--- SOURCE MATERIAL ---

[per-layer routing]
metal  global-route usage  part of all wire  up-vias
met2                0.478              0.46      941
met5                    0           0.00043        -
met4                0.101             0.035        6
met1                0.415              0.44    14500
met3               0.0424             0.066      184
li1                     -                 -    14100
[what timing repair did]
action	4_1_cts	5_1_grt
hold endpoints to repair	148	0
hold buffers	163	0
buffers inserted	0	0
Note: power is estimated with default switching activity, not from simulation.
[src/logic/lsu_cfg.svh]
`ifndef LSU_CFG_SVH
`define LSU_CFG_SVH

// Width of data words and of byte addresses
`define LSU_DATA_W 32

// Default depth of the shared data RAM, in words
`define LSU_RAM_WORDS 256

// Word index width, log2 of the RAM depth
`define LSU_RAM_AW 8

`endif

[src/logic/lsu_pkg.sv]
`include "lsu_cfg.svh"

package lsu_pkg;

    typedef enum logic [3:0] {
        LB  = 4'd0,                                  // Load byte, sign-extended
        LBU = 4'd1,                                  // Load byte, zero-extended
        LH  = 4'd2,                                  // Load half, sign-extended
        LHU = 4'd3,                                  // Load half, zero-extended
        LW  = 4'd4,                                  // Load word
        SB  = 4'd5,                                  // Store byte
        SH  = 4'd6,                                  // Store half
        SW  = 4'd7,                                  // Store word
        NOP = 4'd8                                   // No memory access
    } mem_op_t;

    typedef enum logic [1:0] {
        SZ_BYTE = 2'b01,                             // Same codes as the store size of the EX stage
        SZ_HALF = 2'b10,
        SZ_WORD = 2'b11
    } mem_size_t;

    typedef struct packed {
        mem_op_t                 op;                 // Memory operation
        logic [`LSU_DATA_W-1:0]  base;               // rs1 value
        logic [`LSU_DATA_W-1:0]  offset;             // Sign-extended immediate
        logic [`LSU_DATA_W-1:0]  data;               // rs2 value for stores
    } lsu_req_t;

    typedef struct packed {
        logic                    we;                 // Register write enable
        logic [`LSU_DATA_W-1:0]  data;               // Write-back word
    } lsu_resp_t;

    typedef struct packed {
        logic                    rd;                 // Read strobe
        logic                    wr;                 // Write strobe
        logic [`LSU_DATA_W-1:0]  addr;               // Byte address
        mem_size_t               size;               // Access size
        logic [`LSU_DATA_W-1:0]  wdata;              // Low-aligned store data
    } mem_bus_t;

endpackage
[src/logic/lsu_arbiter.sv]
`timescale 1ns/10ps

module lsu_arbiter (
    input  logic               clk,
    input  logic               rst,
    input  lsu_pkg::mem_bus_t  bus_0,                // Lane 0 request
    input  lsu_pkg::mem_bus_t  bus_1,                // Lane 1 request
    output logic               grant_0,
    output logic               grant_1,
    output lsu_pkg::mem_bus_t  mem_bus               // Toward the RAM
);
    import lsu_pkg::*;

    logic pend_0;
    logic pend_1;
    logic last_q;                                    // 1 when lane 1 won last

    assign pend_0 = bus_0.rd | bus_0.wr;
    assign pend_1 = bus_1.rd | bus_1.wr;

    // Loser of the previous contest goes first
    assign grant_0 = pend_0 & (~pend_1 | last_q);
    assign grant_1 = pend_1 & (~pend_0 | ~last_q);

    always_ff @(posedge clk) begin
        if (rst)
            last_q <= 1'b1;                          // Lane 0 first after reset
        else if (grant_0)
            last_q <= 1'b0;
        else if (grant_1)
            last_q <= 1'b1;
    end

    // Winner's bus to the RAM
    always_comb begin
        if (grant_0)
            mem_bus = bus_0;
        else if (grant_1)
            mem_bus = bus_1;
        else
            mem_bus = '0;                            // Idle
    end

endmodule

---

* [TASK TO COMPLETE]: Output the material verbatim, including every line.

* [RESPONSE TO THE TASK]:
[per-layer routing]
metal  global-route usage  part of all wire  up-vias
met2                0.478              0.46      941
met5                    0           0.00043        -
met4                0.101             0.035        6
met1                0.415              0.44    14500
met3               0.0424             0.066      184
li1                     -                 -    14100
[what timing repair did]
action	4_1_cts	5_1_grt
hold endpoints to repair	148	0
hold buffers	163	0
buffers inserted	0	0
Note: power is estimated with default switching activity, not from simulation.
[src/logic/lsu_cfg.svh]
`ifndef LSU_CFG_SVH
`define LSU_CFG_SVH

// Width of data words and of byte addresses
`define LSU_DATA_W 32

// Default depth of the shared data RAM, in words
`define LSU_RAM_WORDS 256

// Word index width, log2 of the RAM depth
`define LSU_RAM_AW 8

`endif

[src/logic/lsu_pkg.sv]
`include "lsu_cfg.svh"

package lsu_pkg;

    typedef enum logic [3:0] {
        LB  = 4'd0,                                  // Load byte, sign-extended
        LBU = 4'd1,                                  // Load byte, zero-extended
        LH  = 4'd2,                                  // Load half, sign-extended
        LHU = 4'd3,                                  // Load half, zero-extended
        LW  = 4'd4,                                  // Load word
        SB  = 4'd5,                                  // Store byte
        SH  = 4'd6,                                  // Store half
        SW  = 4'd7,                                  // Store word
        NOP = 4'd8                                   // No memory access
    } mem_op_t;

    typedef enum logic [1:0] {
        SZ_BYTE = 2'b01,                             // Same codes as the store size of the EX stage
        SZ_HALF = 2'b10,
        SZ_WORD = 2'b11
    } mem_size_t;

    typedef struct packed {
        mem_op_t                 op;                 // Memory operation
        logic [`LSU_DATA_W-1:0]  base;               // rs1 value
        logic [`LSU_DATA_W-1:0]  offset;             // Sign-extended immediate
        logic [`LSU_DATA_W-1:0]  data;               // rs2 value for stores
    } lsu_req_t;

    typedef struct packed {
        logic                    we;                 // Register write enable
        logic [`LSU_DATA_W-1:0]  data;               // Write-back word
    } lsu_resp_t;

    typedef struct packed {
        logic                    rd;                 // Read strobe
        logic                    wr;                 // Write strobe
        logic [`LSU_DATA_W-1:0]  addr;               // Byte address
        mem_size_t               size;               // Access size
        logic [`LSU_DATA_W-1:0]  wdata;              // Low-aligned store data
    } mem_bus_t;

endpackage
[src/logic/lsu_arbiter.sv]
`timescale 1ns/10ps

module lsu_arbiter (
    input  logic               clk,
    input  logic               rst,
    input  lsu_pkg::mem_bus_t  bus_0,                // Lane 0 request
    input  lsu_pkg::mem_bus_t  bus_1,                // Lane 1 request
    output logic               grant_0,
    output logic               grant_1,
    output lsu_pkg::mem_bus_t  mem_bus               // Toward the RAM
);
    import lsu_pkg::*;

    logic pend_0;
    logic pend_1;
    logic last_q;                                    // 1 when lane 1 won last

    assign pend_0 = bus_0.rd | bus_0.wr;
    assign pend_1 = bus_1.rd | bus_1.wr;

    // Loser of the previous contest goes first
    assign grant_0 = pend_0 & (~pend_1 | last_q);
    assign grant_1 = pend_1 & (~pend_0 | ~last_q);

    always_ff @(posedge clk) begin
        if (rst)
            last_q <= 1'b1;                          // Lane 0 first after reset
        else if (grant_0)
            last_q <= 1'b0;
        else if (grant_1)
            last_q <= 1'b1;
    end

    // Winner's bus to the RAM
    always_comb begin
        if (grant_0)
            mem_bus = bus_0;
        else if (grant_1)
            mem_bus = bus_1;
        else
            mem_bus = '0;                            // Idle
    end

endmodule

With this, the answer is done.